Could you report every line from the entries that includes the word "decap"?

Dataset extract START

### src/rtl/kfps2kb_cmd_sequencer.sv
// PS/2 keyboard command sequencer: sends reset (0xFF) and LED (0xED + arg), tracks ACK/resend/BAT replies.
// Optional: KFPS2KB_AUTO_LED_RESTORE_EN re-queues an LED update after a successful keyboard self-test.
module kfps2kb_cmd_sequencer #(
    parameter logic [15:0] ACK_TIMEOUT = 16'd20000,
    parameter logic [23:0] BAT_TIMEOUT = 24'd5000000,
    parameter logic [1:0]  MAX_RETRY   = 2'd2
) (
    input  logic       clock,
    input  logic       reset,
    input  logic       reset_req,
    input  logic       led_req,
    input  logic [2:0] led_state,
    output logic       tx_valid,
    output logic [7:0] tx_data,
    input  logic       tx_ready,
    input  logic       rx_valid,
    input  logic [7:0] rx_data,
    output logic       rx_claim,
    output logic       busy,
    output logic       reset_done,
    output logic       cmd_error,
    output logic [2:0] o_dbg_state
);

    typedef enum logic [2:0] {
        IDLE         = 3'd0,
        SEND_CMD     = 3'd1,
        WAIT_ACK     = 3'd2,
        SEND_ARG     = 3'd3,
        WAIT_ARG_ACK = 3'd4,
        WAIT_BAT     = 3'd5
    } state_t;

    localparam logic [7:0]  B_ACK    = 8'hFA;
    localparam logic [7:0]  B_RESEND = 8'hFE;
    localparam logic [7:0]  B_BAT_OK = 8'hAA;
    localparam logic [7:0]  B_BAT_NG = 8'hFC;
    localparam logic [23:0] ACK_LIM  = {8'd0, ACK_TIMEOUT};
    localparam logic [23:0] BAT_LIM  = BAT_TIMEOUT;

    state_t      r_state;
    logic        r_pending_reset;
    logic        r_pending_led;
    logic        r_is_led;
    logic [7:0]  r_arg;
    logic [1:0]  r_retry;
    logic [23:0] r_timer;
    logic        r_tx_valid;
    logic [7:0]  r_tx_data;
    logic        r_reset_done;
    logic        r_cmd_error;

    logic w_in_ack_wait;
    logic w_in_wait;
    logic w_known_byte;
    logic w_timeout;
    logic w_error;

    assign w_in_ack_wait = (r_state == WAIT_ACK) || (r_state == WAIT_ARG_ACK);
    assign w_in_wait     = w_in_ack_wait || (r_state == WAIT_BAT);
    assign w_known_byte  = (rx_data == B_ACK) || (rx_data == B_RESEND) ||
                           (rx_data == B_BAT_OK) || (rx_data == B_BAT_NG);

    // Expires on the cycle the counter would reach the limit; any received byte that cycle wins instead.
    assign w_timeout = (r_state == WAIT_BAT) ? (r_timer >= BAT_LIM - 24'd1)
                                             : (r_timer >= ACK_LIM - 24'd1);

    assign w_error = (w_in_ack_wait && rx_valid && (rx_data == B_RESEND) && (r_retry >= MAX_RETRY)) ||
                     ((r_state == WAIT_BAT) && rx_valid && (rx_data == B_BAT_NG)) ||
                     (w_in_wait && !rx_valid && w_timeout);

    assign rx_claim    = rx_valid && w_in_wait && w_known_byte;
    assign busy        = (r_state != IDLE);
    assign tx_valid    = r_tx_valid;
    assign tx_data     = r_tx_data;
    assign reset_done  = r_reset_done;
    assign cmd_error   = r_cmd_error;
    assign o_dbg_state = r_state;

    // Transmit handshake: tx_valid/tx_data stay fixed until a cycle with tx_ready high; that cycle transfers the byte.
    always_ff @(posedge clock or posedge reset) begin
        if (reset) begin
            r_state         <= IDLE;
            r_pending_reset <= 1'b0;
            r_pending_led   <= 1'b0;
            r_is_led        <= 1'b0;
            r_arg           <= 8'd0;
            r_retry         <= 2'd0;
            r_timer         <= 24'd0;
            r_tx_valid      <= 1'b0;
            r_tx_data       <= 8'd0;
            r_reset_done    <= 1'b0;
            r_cmd_error     <= 1'b0;
        end else begin
            r_reset_done <= 1'b0;
            r_cmd_error  <= 1'b0;
            if (w_error) begin
                r_cmd_error <= 1'b1;
                r_retry     <= 2'd0;
                r_tx_valid  <= 1'b0;
                r_state     <= IDLE;
            end else begin
                case (r_state)
                    IDLE: begin
                        if (r_pending_reset) begin
                            r_pending_reset <= 1'b0;
                            r_is_led        <= 1'b0;
                            r_tx_data       <= 8'hFF;
                            r_tx_valid      <= 1'b1;
                            r_state         <= SEND_CMD;
                        end else if (r_pending_led) begin
                            r_pending_led <= 1'b0;
                            r_is_led      <= 1'b1;
                            r_arg         <= {5'd0, led_state};
                            r_tx_data     <= 8'hED;
                            r_tx_valid    <= 1'b1;
                            r_state       <= SEND_CMD;
                        end
                    end
                    SEND_CMD, SEND_ARG: begin
                        if (tx_ready) begin
                            r_tx_valid <= 1'b0;
                            r_timer    <= 24'd0;
                            r_state    <= (r_state == SEND_CMD) ? WAIT_ACK : WAIT_ARG_ACK;
                        end
                    end
                    WAIT_ACK, WAIT_ARG_ACK: begin
                        r_timer <= r_timer + 24'd1;
                        if (rx_valid && (rx_data == B_ACK)) begin
                            r_retry <= 2'd0;
                            if (r_state == WAIT_ARG_ACK) begin
                                r_state <= IDLE;
                            end else if (r_is_led) begin
                                r_tx_data  <= r_arg;
                                r_tx_valid <= 1'b1;
                                r_state    <= SEND_ARG;
                            end else begin
                                r_timer <= 24'd0;
                                r_state <= WAIT_BAT;
                            end
                        end else if (rx_valid && (rx_data == B_RESEND)) begin
                            // tx_data still holds the byte being resent
                            r_retry    <= r_retry + 2'd1;
                            r_tx_valid <= 1'b1;
                            r_state    <= (r_state == WAIT_ACK) ? SEND_CMD : SEND_ARG;
                        end
                    end
                    WAIT_BAT: begin
                        r_timer <= r_timer + 24'd1;
                        if (rx_valid && (rx_data == B_BAT_OK)) begin
                            r_reset_done <= 1'b1;
                            r_state      <= IDLE;
`ifdef KFPS2KB_AUTO_LED_RESTORE_EN
                            r_pending_led <= 1'b1;
`else
                            r_pending_led <= r_pending_led;
`endif
                        end
                    end
                    default: r_state <= IDLE;
                endcase
            end
            // New requests are recorded last so they win over a same-cycle service clear.
            if (reset_req) r_pending_reset <= 1'b1;
            if (led_req)   r_pending_led   <= 1'b1;
        end
    end

endmodule

### config.mk
export PLATFORM = sky130hd
export DESIGN_NAME = kfps2kb_cmd_sequencer
export DESIGN_NICKNAME = d
export VERILOG_FILES = /design/src/rtl/kfps2kb_cmd_sequencer.sv
export SDC_FILE = /design/constraint.sdc
export NUM_CORES = 1
export LEC_CHECK = 0
export ABC_AREA = 1
export CAP_MARGIN = 10
export CORE_UTILIZATION = 45
export CTS_CLUSTER_SIZE = 8
export DETAILED_ROUTE_END_ITERATION = 10
export PLACE_DENSITY_LB_ADDON = 0.1
export SYNTH_ARGS = -nofsm -noshare
export SYNTH_HDL_FRONTEND = slang
export SYNTH_SLANG_ARGS = --single-unit
### constraint.sdc
create_clock -name clock -period 1.95 [get_ports clock]
set_input_delay 0.195 -clock clock [delete_from_list [all_inputs] [get_ports clock]]
set_output_delay 0.195 -clock clock [all_outputs]
set_load 0.1 [all_outputs]
Yosys cells after proc, flatten, opt, wreduce, memory -nomap -nowiden. Cells that the tools add are included.

Input port bits: 17. Logic and storage cells: 131. Flip-flop bits (word level): 46. Output and inout bits: 16.

Bitwise operators: 2. Equal/unequal tests: 23. Order comparisons: 3. Mux-type cells: 49. Add/subtract/negate cells: 2. Reduce and logical (&&, ||, !) cells: 41.

Operators by type and width (count): 24-bit two-way mux (4); 24-bit one-hot mux with 3 select lines (1); 8-bit two-way mux (5); 8-bit == test (second input constant) (4); 3-bit two-way mux (10); 24-bit by 1-bit adder with 24-bit output (second input constant) (1); 24-bit by 15-bit greater-or-equal comparator with 1-bit output (second input constant) (1); 24-bit by 23-bit greater-or-equal comparator with 1-bit output (second input constant) (1); 1-bit two-way mux (21); 4-bit inequality test (second input constant) (4); 8-bit one-hot mux with 2 select lines (1); 2-bit inequality test (second input constant) (7); 1-bit logical AND (12); 3-bit one-hot mux with 4 select lines (1); 6-bit AND reduction (2); 2-bit two-way mux (5); 2-bit nonzero test (5); 3-bit AND reduction (3); 3-bit nonzero test (3); 4-bit AND reduction (2); 1-bit logical OR (7); 3-bit by 2-bit == test with 1-bit output (second input constant) (2); 3-bit == test (second input constant) (2); 3-bit inequality test (second input constant) (2); other kinds (11) (14).

Longest topological paths before layout.
Word-level depth: 9. Gate-level depth with buffers: 15. Depth with buffers taken out: 14.

Worst setup path after synthesis. No wires, ideal clock.

Path type: flip-flop to output port. Start: register r_state[2] (netlist: o_dbg_state[2]). End: output rx_claim. Data required time: 1.755 ns. Setup slack: -2.192 ns. Arrival: 3.947 ns. Buffers on the path: 1. Stages on the path, launching flop included: 8. Cells stage by stage: dfrtp_1 > buf_2 > nand2_4 > nand2_4 > inv_4 > nand2_2 > inv_1 > a311oi_1.

Longest elaborated chain between the ends: 5. Elaborated cells on any way between the ends: 7. Classes of those cells: eq/ne (3); reduce/logical (4).

RTL lines: start: declaration (RTL line 41) `state_t r_state;`; start signal: assignment (RTL line 124) `r_state <= (r_state == SEND_CMD) ? WAIT_ACK : WAIT_ARG_ACK;`; start signal: assignment (RTL line 145) `r_state <= (r_state == WAIT_ACK) ? SEND_CMD : SEND_ARG;`; 3-bit by 2-bit == test with 1-bit output / 3-bit == test (equally long branches) (RTL line 59) `assign w_in_ack_wait = (r_state == WAIT_ACK) || (r_state == WAIT_ARG_ACK);`; 1-bit logical OR (RTL line 59); 1-bit logical OR (*) (RTL line 60) `assign w_in_wait = w_in_ack_wait || (r_state == WAIT_BAT);`; 1-bit logical AND (*) (2 in series) (RTL line 72) `assign rx_claim = rx_valid && w_in_wait && w_known_byte;`; end: declaration (RTL line 18) `output logic rx_claim,`.

Every way passes the cells marked *; elsewhere a longest branch is shown, timed or not.

Final worst setup path.
Start: register r_state[2] (netlist: o_dbg_state[2]). End: register r_state[2] (netlist: o_dbg_state[2]).

Longest elaborated chain between the ends: 9. Elaborated cells on any way between the ends: 31. Classes of those cells: eq/ne (9); mux (7); reduce/logical (15).

RTL lines: 3-bit by 2-bit == test with 1-bit output / 3-bit == test (equally long branches) (RTL line 59, 103, 131); 1-bit logical OR (RTL line 59); 1-bit logical AND (3 in series) (RTL line 68) `assign w_error = (w_in_ack_wait && rx_valid && (rx_data == B_RESEND) && (r_retry >= MAX_RETRY)) ||`; 1-bit logical OR (RTL line 68); 1-bit logical OR (RTL line 69) `((r_state == WAIT_BAT) && rx_valid && (rx_data == B_BAT_NG)) ||`; 4-bit inequality test (no source line) (tied with other cells); 4-bit AND reduction (no source line).

Parallel ways exist; a longest one is shown, timed or not. The select of a mux whose other input is x is not followed. A chain may end at the register's enable or synchronous reset.

==> metrics.txt <==
# TYPE chip_impl_metric gauge
chip_impl_info{name="status",value="finished, violations left"} 1
chip_impl_info{name="failed_checks",value="setup timing"} 1
chip_impl_metric{name="htreeDepth",unit=""} 2
chip_impl_metric{name="inserted_diodes",unit=""} 0
chip_impl_metric{name="initialDrtViolationCount",unit=""} 176
chip_impl_metric{name="num_rows",unit=""} 30
chip_impl_metric{name="post-route-drc-count",unit=""} 0
chip_impl_info{name="timing.critical_path.from_type",value="flip-flop"} 1
chip_impl_metric{name="fillCellCount",unit=""} 661
chip_impl_metric{name="slew_violations",unit=""} 0
chip_impl_metric{name="port-buffer-count",unit=""} 32
chip_impl_metric{name="path_max_fanout",unit=""} 3
chip_impl_info{name="critPathCaptureType",value="flip-flop"} 1
chip_impl_metric{name="synth_area_per_cell",unit="um2"} 6.43
chip_impl_metric{name="synth_sequential_area_ratio",unit=""} 0.327
chip_impl_metric{name="clkTransAtPathRegs",unit="ns"} 0.10
chip_impl_metric{name="boundaryPins",unit=""} 33
chip_impl_metric{name="vias_in_the_first_global_route",unit=""} 3394
chip_impl_metric{name="grt_usage",unit=""} 0.266
chip_impl_metric{name="place.gp.congestion",unit=""} 0.925
chip_impl_metric{name="power.switching_fraction",unit=""} 0.523
chip_impl_metric{name="fin_skew",unit="ns"} 0.00231
chip_impl_metric{name="p_comb_frac",unit=""} 0.656
chip_impl_metric{name="static-leakage-power",unit="nW"} 2.18
chip_impl_metric{name="met3_usage",unit=""} 0.0427
chip_impl_info{name="top_usage_layer",value="met2"} 1
chip_impl_metric{name="layout.cell_area.non_filler",unit="um2"} 4450
chip_impl_metric{name="seq_power_share",unit=""} 0.228
chip_impl_metric{name="routedWlPerCell",unit="um"} 14.3
chip_impl_metric{name="worst_skew_pair.late_latency",unit="ns"} 0.31
chip_impl_info{name="postSynth.topFlopCell",value="sky130_fd_sc_hd__dfrtp_1"} 1
chip_impl_metric{name="route.detailed.vias_per_inst",unit=""} 5.16
chip_impl_metric{name="seq_area",unit="um2"} 1090
chip_impl_metric{name="die_height",unit="um"} 87.5
chip_impl_metric{name="power_density",unit="nW/um2"} 1240
chip_impl_metric{name="layout_setup_ws",unit="ns"} -0.00389
chip_impl_info{name="clockRootBuffer",value="sky130_fd_sc_hd__clkbuf_8"} 1
chip_impl_metric{name="timing_hold_violations_final",unit=""} 0
chip_impl_metric{name="initial_antenna_violation_count",unit=""} 0
chip_impl_metric{name="grt_start_max_net_pins",unit=""} 29
chip_impl_metric{name="first_pass_iters",unit=""} 6
chip_impl_metric{name="setup_viol",unit=""} 2
chip_impl_info{name="path_class",value="flip-flop to flip-flop"} 1
chip_impl_metric{name="cts-buffers-inserted",unit=""} 5
chip_impl_metric{name="detailroute.via_count",unit=""} 3562
chip_impl_metric{name="worstMarginPinSlew",unit="ns"} 0.608
chip_impl_metric{name="place_worst_setup_slack",unit="ns"} -0.115
chip_impl_metric{name="total_clock_sinks",unit=""} 43
chip_impl_metric{name="dieWidth",unit="um"} 87.5
chip_impl_metric{name="global_route.usage.met1",unit=""} 0.323
chip_impl_metric{name="synth_cells",unit=""} 511
chip_impl_metric{name="timing.critical_path.arrival",unit="ns"} 2.16
chip_impl_metric{name="placed_standard_cell_area",unit="um2"} 3980
chip_impl_metric{name="synth-edff-count",unit=""} 0
chip_impl_metric{name="clock_tree.buffer_depth",unit=""} 2
chip_impl_metric{name="syn-num-nets",unit=""} 530
chip_impl_metric{name="drv.max_cap_violation_count",unit=""} 0
chip_impl_metric{name="final_util",unit=""} 0.644
chip_impl_metric{name="internal_power",unit="mW"} 2.64
chip_impl_metric{name="routed_wl",unit="um"} 9870
chip_impl_metric{name="finalPower",unit="mW"} 5.52
chip_impl_metric{name="p_switching",unit="mW"} 2.89
chip_impl_metric{name="place.detailed.hpwl",unit="um"} 6710
chip_impl_metric{name="fmax",unit="MHz"} 512
chip_impl_metric{name="areaGrowthSynthToFinish",unit="%"} 35.3
chip_impl_metric{name="start_util",unit=""} 0.476
chip_impl_metric{name="synthArstFlopShare",unit=""} 1.00
chip_impl_metric{name="final.period_utilization",unit=""} 1.00
chip_impl_metric{name="max_slew_margin",unit=""} 0.592
chip_impl_metric{name="required_time_reported_for_the_critical_path_endpoint",unit="ns"} 2.16
chip_impl_info{name="hold_class",value="input port to asynchronous set/reset pin"} 1
chip_impl_metric{name="synth_warnings",unit=""} 0
chip_impl_metric{name="clock_power_share",unit=""} 0.117
chip_impl_info{name="rsz0062_at_grt",value="true"} 1
chip_impl_metric{name="dieArea",unit="um2"} 7650
chip_impl_metric{name="flop_and_latch_count_out_of_synthesis",unit=""} 43
chip_impl_metric{name="drive_above_1_share",unit=""} 0.234
chip_impl_metric{name="grt_pass1_wl",unit="um"} 15700
chip_impl_info{name="cts_tree",value="yes"} 1
chip_impl_metric{name="timing.final.crit_period",unit="ns"} 1.95
chip_impl_metric{name="peak_vdd_ir",unit="mV"} 1.32
chip_impl_metric{name="final_antenna_net_count",unit=""} 0
chip_impl_metric{name="core-area",unit="um2"} 6910
chip_impl_metric{name="synth.cell_area",unit="um2"} 3290
chip_impl_metric{name="final_net_count",unit=""} 612
chip_impl_metric{name="area_taken_by_multi_input_logic_gates",unit="um2"} 2060
chip_impl_metric{name="synthDistinctLibCells",unit=""} 35
chip_impl_metric{name="post_route_worst_hold_slack",unit="ns"} 0.178
chip_impl_metric{name="use_met2",unit=""} 0.461
chip_impl_metric{name="globalRouteOverflowTotal",unit=""} 0
[synth_stat cells (all sizes together), types with 2 or more instances]
| master | n | area share |
|---|---|---|
| nor3 | 11 | 0.017 |
| buf | 12 | 0.027 |
| clkbuf | 6 | 0.0069 |
| nand2 | 196 | 0.23 |
| xor2 | 13 | 0.035 |
| dfrtp | 43 | 0.33 |
| nand3 | 38 | 0.059 |
| nand4 | 11 | 0.021 |
| o31ai | 2 | 0.0046 |
| a31oi | 12 | 0.023 |
| nor2 | 60 | 0.074 |
| o21ai | 29 | 0.044 |
| inv | 52 | 0.060 |
| a21oi | 3 | 0.0080 |
| o311ai | 9 | 0.024 |
| ha | 2 | 0.0076 |
| mux2 | 3 | 0.010 |
| clkinv | 3 | 0.0034 |
| xnor2 | 2 | 0.0053 |
[flip-flops by register name, summed over array words and instances, names as in the netlist]
name and flops:
cmd_error 1, r_timer 24, r_is_led 1, o_dbg_state 3, tx_data 5, r_pending_reset 1
r_pending_led 1, r_retry 2, r_arg 3, reset_done 1, tx_valid 1
[area by class of cell]
cell class,instances,share of cell area
clock buffers,5,0.0155
clock inverters,3,0.00591
inverters,55,0.0492
multi-input cells,395,0.463
flip-flops and latches,43,0.245
well taps,96,0.0270
repair buffers,93,0.194
[layer usage]
layer,wire length [um],up-vias
met1,4200,1604
met5,0,-
li1,-,1815
met2,4910,111
met4,316,0
met3,446,32
[metrics by stage]
step | std cells | setup TNS [ns]
detailed placement | 659 | -1.64
floorplan | 511 | -1.87
finish | 690 | -0.00573
global route | 690 | -1.81
CTS | 678 | -0.0311
global placement | 659 | -1.17
[worst max-delay path: stages (launching register included)]
cell,delay [ns]
sky130_fd_sc_hd__dfrtp_4,0.51
sky130_fd_sc_hd__buf_6,0.14
sky130_fd_sc_hd__nand2_4,0.07
sky130_fd_sc_hd__nand2_4,0.06
sky130_fd_sc_hd__buf_4,0.15
sky130_fd_sc_hd__o21ai_4,0.06
sky130_fd_sc_hd__nor2_4,0.06
sky130_fd_sc_hd__nor2_4,0.16
sky130_fd_sc_hd__buf_6,0.13
sky130_fd_sc_hd__nand4_1,0.16
sky130_fd_sc_hd__buf_4,0.20
sky130_fd_sc_hd__nand4_1,0.08
sky130_fd_sc_hd__nand2_1,0.06
[power by group through the flow]
stage / registers [mW] / logic [mW] / clock network [mW]
6_report: 1.26 / 3.62 / 0.644
5_1_grt: 1.28 / 3.87 / 0.688
4_1_cts: 1.24 / 3.06 / 0.657
3_5_place_dp: 1.29 / 2.83 / 0
3_3_place_gp: 1.29 / 2.81 / 0
2_1_floorplan: 1.84 / 1.58 / 0
[path summary, 6_finish.rpt]
| kind | from | end | slack (ns) | cells after the start |
|---|---|---|---|---|
| max | o_dbg_state[2] | o_dbg_state[2] | -0.004 | 12 |
| min | reset | tx_data[2] | 0.18 | 2 |
| max reg2reg | o_dbg_state[2] | o_dbg_state[2] | -0.004 | 12 |
| min reg2reg | tx_valid | tx_valid | 0.49 | 2 |
| max in group asynchronous | reset | r_timer[8] | 1.24 | 3 |
| min in group clock | led_req | r_pending_led | 0.39 | 3 |
[kinds of logic (layout without fill, tap and decap cells)]
group | count (synthesis) | after routing | synth area share
muxes | 3 | 3 | 0.0103
and+or+nand+nor | 317 | 317 | 0.407
DFF | 43 | 43 | 0.327
adders and majority gates | 2 | 2 | 0.00761
AOI/OAI and AO/OA | 58 | 58 | 0.110
buffers and inverters | 73 | 156 | 0.0971
xor gates and xnor gates | 15 | 15 | 0.0400
[cell usage in the layout, fill, tap and decap left out, drive strengths merged]
cell type        n
nand3           38
a21oi            3
ha               2
dlymetal6s2s     4
inv             54
nand4           11
o21ai           29
buf             75
nor4             1
a31oi           12
clkdlybuf4s50   12
nor2            60
mux2             3
nor3            11
xnor2            2
dfrtp           43
o31ai            2
o21bai           1
xor2            13
o22ai            1
o311ai           9
nand2          196
clkbuf           7
a311oi           1
clkinv           4
[timing repair]
| item | CTS | global route |
|---|---|---|
| gates cloned | 0 | 3 |
| hold buffers | 0 | 0 |
| resized for setup | 3 | 45 |
| endpoints found under the setup margin | 16 | 31 |
| setup buffers | 11 | 10 |
| pin swaps | 4 | 19 |
Note: power is estimated with default switching activity, not from simulation.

Dataset extract END

* [Written solution]:
[kinds of logic (layout without fill, tap and decap cells)]
[cell usage in the layout, fill, tap and decap left out, drive strengths merged]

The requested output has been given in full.